Each time step, an agent attempts to determine the optimal action to take given the true state which is based on the true trust model of the environment. In a fully observable world, the agent would know where it is at and who it could trust. In a partially observable world, the agent must estimate these values.
At a given time step, an agent calculates the expected reward for each of its potential actions from each of its possible states. The agent selects the action with the highest estimated reward. After taking the selected action, the agent observes the changes in the environment and the actions of the other agents when possible. If the actions of the other agents provide indications of their trust level, the agent updates its trust model accordingly. Finally, after observing the changed environment, the agent updates its state belief model based on its current trust model before attempting to decide on its next action. Figure 3.1 illustrates the cycle of events during the TI-POMDP execution.

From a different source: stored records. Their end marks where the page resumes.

===== src/rtl/alu_mul_seq.sv =====
// alu_mul_seq
// Shift-add multiply sequencer that borrows the shared 32-bit ALU to form the
// low 32 bits of a 32x32 product, one ADD per cycle. Because only the low word
// is kept, the result is the same for signed and unsigned operands.
//
// Ports
//   clk          system clock, rising edge
//   rst_n        asynchronous active-low reset
//   start        request pulse, honoured only while idle
//   op_a, op_b   multiplicand / multiplier, captured with an accepted start
//   busy         high while the add sequence is running
//   done         one-cycle completion pulse
//   result       registered product low word, held until the next completion
//   alu_dataA    ALU operand A (accumulator while running, else 0)
//   alu_dataB    ALU operand B (shifted multiplicand or 0)
//   alu_Signal   ALU function code, always ADD
//   alu_dataOut  combinational ALU sum, consumed in the cycle it is driven
module alu_mul_seq #(
  parameter int          EARLY_EXIT = 1,
  parameter logic [5:0]  ADD_CODE   = 6'b100000
) (
  input  logic        clk,
  input  logic        rst_n,
  input  logic        start,
  input  logic [31:0] op_a,
  input  logic [31:0] op_b,
  output logic        busy,
  output logic        done,
  output logic [31:0] result,
  output logic [31:0] alu_dataA,
  output logic [31:0] alu_dataB,
  output logic [5:0]  alu_Signal,
  input  logic [31:0] alu_dataOut
);

  localparam logic [1:0] S_IDLE = 2'd0;
  localparam logic [1:0] S_RUN  = 2'd1;
  localparam logic [1:0] S_DONE = 2'd2;

  logic [1:0]  state;
  logic [31:0] mcand;
  logic [31:0] mplier;
  logic [31:0] acc;
  logic [4:0]  cnt;
  logic        last_step;

  // The current step is the last one when all 32 steps are spent, or (with
  // early exit) when no multiplier bits remain above the one being consumed.
  always_comb begin
    last_step = (cnt == 5'd31);
    if ((EARLY_EXIT != 0) && (mplier[31:1] == 31'd0))
      last_step = 1'b1;
  end

  // ALU drive: accumulate while running, park at 0 + 0 otherwise.
  always_comb begin
    busy       = (state == S_RUN);
    done       = (state == S_DONE);
    alu_Signal = ADD_CODE;
    alu_dataA  = 32'd0;
    alu_dataB  = 32'd0;
    if (state == S_RUN) begin
      alu_dataA = acc;
      alu_dataB = mplier[0] ? mcand : 32'd0;
    end
  end

  // Sequencer state: ALU sum registered back into the accumulator each step.
  always_ff @(posedge clk or negedge rst_n) begin
    if (!rst_n) begin
      state  <= S_IDLE;
      mcand  <= 32'd0;
      mplier <= 32'd0;
      acc    <= 32'd0;
      cnt    <= 5'd0;
      result <= 32'd0;
    end else begin
      case (state)
        S_IDLE: begin
          if (start) begin
            mcand  <= op_a;
            mplier <= op_b;
            acc    <= 32'd0;
            cnt    <= 5'd0;
            state  <= S_RUN;
          end
        end
        S_RUN: begin
          acc    <= alu_dataOut;
          mcand  <= {mcand[30:0], 1'b0};
          mplier <= {1'b0, mplier[31:1]};
          cnt    <= cnt + 5'd1;
          if (last_step) begin
            result <= alu_dataOut;
            state  <= S_DONE;
          end
        end
        S_DONE: state <= S_IDLE;
        default: state <= S_IDLE;
      endcase
    end
  end

endmodule


===== config.mk =====
export PLATFORM = sky130hd
export DESIGN_NAME = alu_mul_seq
export DESIGN_NICKNAME = d
export VERILOG_FILES = /design/src/rtl/alu_mul_seq.sv
export SDC_FILE = /design/constraint.sdc
export NUM_CORES = 1
export LEC_CHECK = 0
export ABC_CLOCK_PERIOD_IN_PS = 5500
export CORE_AREA = 2 2 103 145
export CTS_CLUSTER_DIAMETER = 50
export DETAILED_ROUTE_END_ITERATION = 10
export DIE_AREA = 0 0 105 147
export GPL_ROUTABILITY_DRIVEN = 0
export PLACE_DENSITY_LB_ADDON = 0.3
export RECOVER_POWER = 50
export SYNTH_ARGS = -nofsm -noshare
export SYNTH_HDL_FRONTEND = slang
export SYNTH_SLANG_ARGS = --single-unit

===== constraint.sdc =====
create_clock -name clk -period 5.5 [get_ports clk]
set_input_delay 1.1 -clock clk [delete_from_list [all_inputs] [get_ports clk]]
set_output_delay 1.1 -clock clk [all_outputs]
set_load 0.01 [all_outputs]

# Word-level counts from Yosys, hierarchy flattened
# Index checks and enable logic that the tools add are counted.
classes:
  addsub: 1
  n_eq_ne: 5
  mux: 15
  reduce_logical: 6
ops:
  columns: ["operator", "n"]
  rows:
  - ["$mux W32", 6]
  - ["$pmux W32 S2", 3]
  - ["$logic_not A31 Y1", 1]
  - ["$pmux W5 S2", 1]
  - ["$reduce_and A2 Y1", 3]
  - ["$add A5 B1 Y5 const B", 1]
  - ["$eq A5 B5 Y1 const B", 1]
  - ["$mux W5", 1]
  - ["$mux W2", 2]
  - ["$pmux W2 S2", 1]
  - ["$eq A2 B1 Y1 const B", 1]
  - ["$eq A2 B2 Y1 const B", 1]
  - ["$logic_not A2 Y1", 1]
  - ["$ne A2 B1 Y1 const B", 1]
  - ["$ne A2 B2 Y1 const B", 1]
  - ["$reduce_bool A2 Y1", 1]
  - ["$mux W1", 1]
totals:
  register_bits: 135

# Depth between registers and ports, before layout
logic_depth:
  word_depth: 4
  ltp_mapped: 7
  mapped_depth_nobuf: 5

# Least setup slack after synthesis
# OpenSTA, ideal clock, no wires.
synth_timing:
  path_type: "register to output"
  startpoint: "register state[1]"
  endpoint: "output alu_dataA[10]"
  t_arrival_ns: 1.268
  t_required_ns: 4.400
  setup_slack_ns: 3.132
  stages_incl_launch_ff: 6
  n_path_buf: 2
  cell_sequence: "dfrtp_1 -> nand2b_2 -> inv_2 -> buf_2 -> clkbuf_1 -> and2_1"
synth_via:
  elab_chain_cells: 2
synth_lines:
  columns: ["element", "line", "text"]
  rows:
  - ["start: declaration", "40", "logic [1:0] state;"]
  - ["start signal: assignment", "71", "state <= S_IDLE;"]
  - ["start signal: assignment", "85", "state <= S_RUN;"]
  - ["start signal: assignment", "95", "state <= S_DONE;"]
  - ["$eq A2 B1 Y1", "62", "if (state == S_RUN) begin"]
  - ["$mux W32", "62", null]
  - ["end: declaration", "30", "output logic [31:0] alu_dataA,"]
# Every way passes these cells.

# Worst setup path after layout
layout_timing:
  startpoint: "register state[1]"
  endpoint: "output alu_dataB[13]"
layout_via:
  elab_chain_cells: 2
layout_lines:
  columns: ["element", "line", "text"]
  rows:
  - ["$eq A2 B1 Y1", "62", null]
  - ["$mux W32", "62", null]
  - ["end: declaration", "31", "output logic [31:0] alu_dataB,"]
# Every way passes these cells.

==> results.toml <==
[layout]
layout-drive-gt1-share = 0.0796
diodes = 0
final_cells = 1056
area_delta_synth_final_pct = 36.0
final_net_count = 957
final_util = 0.665

[worst_setup_path]
worstSetupPathType = "reg -> out"
worstPathArrival_ns = 2.83
rr_worst_depth = 5
r2r_setup_slack_ns = 1.61
worstPathCellList = "nand2b_2, inv_4, and3_1, clkdlybuf4s50_1"
start_kind = "register"
reg2reg_to = "result[9]"
cp-end-kind = "primary output"
required_ns = 4.40
critPathMaxFanout = 143
slowest_delay_ns = 0.82
r2r-start = "mplier[23]"
crit_slowest_cell = "inv_4"
startpoint = "state[1]"

[sta]
maxSlewViolCount = 35
fin_worst_skew_ns = 0.00905
finalHoldViolCount = 0
clock.fmax_mhz = 255
post-route-min-period_ns = 3.93
worstMarginPinSlew_ns = 2.59
rsz0062_at_grt = "false"
whs_ns = 0.491
setup_viol = 0
fin_crit_sh = 0.714
tns_ns = 0
relSlewSlack = -0.725

[cts]
cts-buffers-inserted = 17
tritoncts = "yes"
htreeDepth = 4
cts.clk_slew.worst_paths_ns = 0.06
postCtsSetupBuffers = 0
cts-root-buf = "clkbuf_16"
ctsLongestPathBuffers = 2
hold_buffers = 0
cts_resized = 0
worst_skew_pair.late_latency_ns = 0.41
clock-sinks = 135

[synthesis]
yosysMostFrequentCell = "dfrtp_1"
synth_top_cell_by_area = "dfrtp_1"
ys_seq_area_frac = 0.487
synth_top_area_share = 0.487
yosysUniqueCellTypes = 34
synthCells = 709
postSynth.asyncResetShare = 1.00
synth-warning-count = 0
synth_edf_count = 0
synth_common_cells = "135 x dfrtp_1, 62 x a22oi_1, 57 x nand2_1"
yosys_most_used_dff = "dfrtp_1"
synthTopCellsByArea = "dfrtp_1 49%, a22oi_1 6.7%, o311ai_2 6.6%"
synth-seq-cells = 135
avgSynthCellArea_um2 = 9.79
synth.cell_area_mm2 = 0.00694

[drt]
drtPass1Iterations = 5
wl_mm = 19.0
drcViolationCount = 0
drtIter0Drc = 404
ant_nets = 0
viasPerCell = 5.87
avgRoutedWirePerCell_um = 18.0
vias = 6203

[placed_design]
dp.final_hpwl_mm = 12.2
place_inst = 1026
port_buffers = 196

[floorplanning]
die_y_um = 147
rows = 52
initial_core_util = 0.489
core_area_mm2 = 0.0142
dieArea_mm2 = 0.0154
die_w_um = 105
ios = 203

[power]
power.leakage_nw = 3.89
p_per_area_mw_per_mm2 = 511
irDropWorstVdd_mv = 0.438
report.power.total_w = 0.00483

[global_routing]
grt_pass1_wl_mm = 31.4
gr-total-overflow = 0
grt_max_degree = 144
grt_pass1_vias = 6224
track_usage = 0.248
antenna_found_initial = 0

[worst_hold_path]
holdPathStages = 1
hold_class = "reg -> reg"
worstHoldStart = "acc[3]"
min_delay_worst_endpoint = "acc[3]"

[run_status]
outcome = "complete, but fails checks"
violations = "max-capacitance violations, max-slew violations"

[job]
cap_violations = 1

The trust model, τ , is a component of the state belief and is updated based on the observations prior to the state belief update. The agent updates its trust model and then updates its state belief distribution.
In the trust model update, if agent a observes agent b commit an untrustworthy act, agent a reduces its trust rating of agent b based on the rules of the trust modeling representation used (ie. trust vectors [17] or reputation based [24]). Using the binary trust model, agent a reduces agent b’s trust rating from 1 to 0. Additionally, if agent
a believes agent c also observed agent b’s action, agent a lowers its estimate of agent c’s trust rating of b from 1 to 0. The overall effect is that agent a places less trust
in agent b and agent a believes that agent c also lowers its trust in agent b. Agent a uses this trust model in future interactions to decide whether to interact with agent
b and to estimate how agent c interacts with agent b. The new trust model and the
observations about the new state are required for the state belief update which then restarts the process.
The primary reason to separate the trust model update is to increase the flexibil- ity of the trust model. Handling the trust model update separately allows the under- lying trust model to change without impacting the rest of the TI-POMDP framework. The trust model update must provide the agent’s current trust ratings of itself, its ratings of the other agents, and the other agent’s ratings of all of the agents. A vector trust model [17], a reputation based trust model [22, 24], a multidimensional trust model [18], or another trust model can be implemented to return the appropriate ratings as needed. This allows model selection based on applicability to the domain. The ability to use different trust models creates the problem of selecting the appropriate model for a given domain. Comparison testing can determine which model performs best in a specific domain. A more general solution is to implement separate models in parallel and use a decision process to dynamically choose which model to use at a given time [26].
The second reason to update the trust model separately from the state belief update is to reduce the combinatorics of the state belief update. Including the trust model as a complete component of the state multiplies the number of states by the total number of possible trust models an agent can have. In a basic two agent envi-
ronment where agents are either completely trustworthy or completely untrustworthy, that state space is multiplied by an agent’s potential ratings of itself, potential rat- ings of the other agents, and potential ratings of the other agent’s ratings of every other agent. In this case, the state space is needlessly multiplied by a factor of eight. The agent knows its true trust rating and the other trust ratings are based on prior knowledge and experience. Instead of trying to estimate those values, an agent can use its knowledge to focus on making the best possible decision at the current time.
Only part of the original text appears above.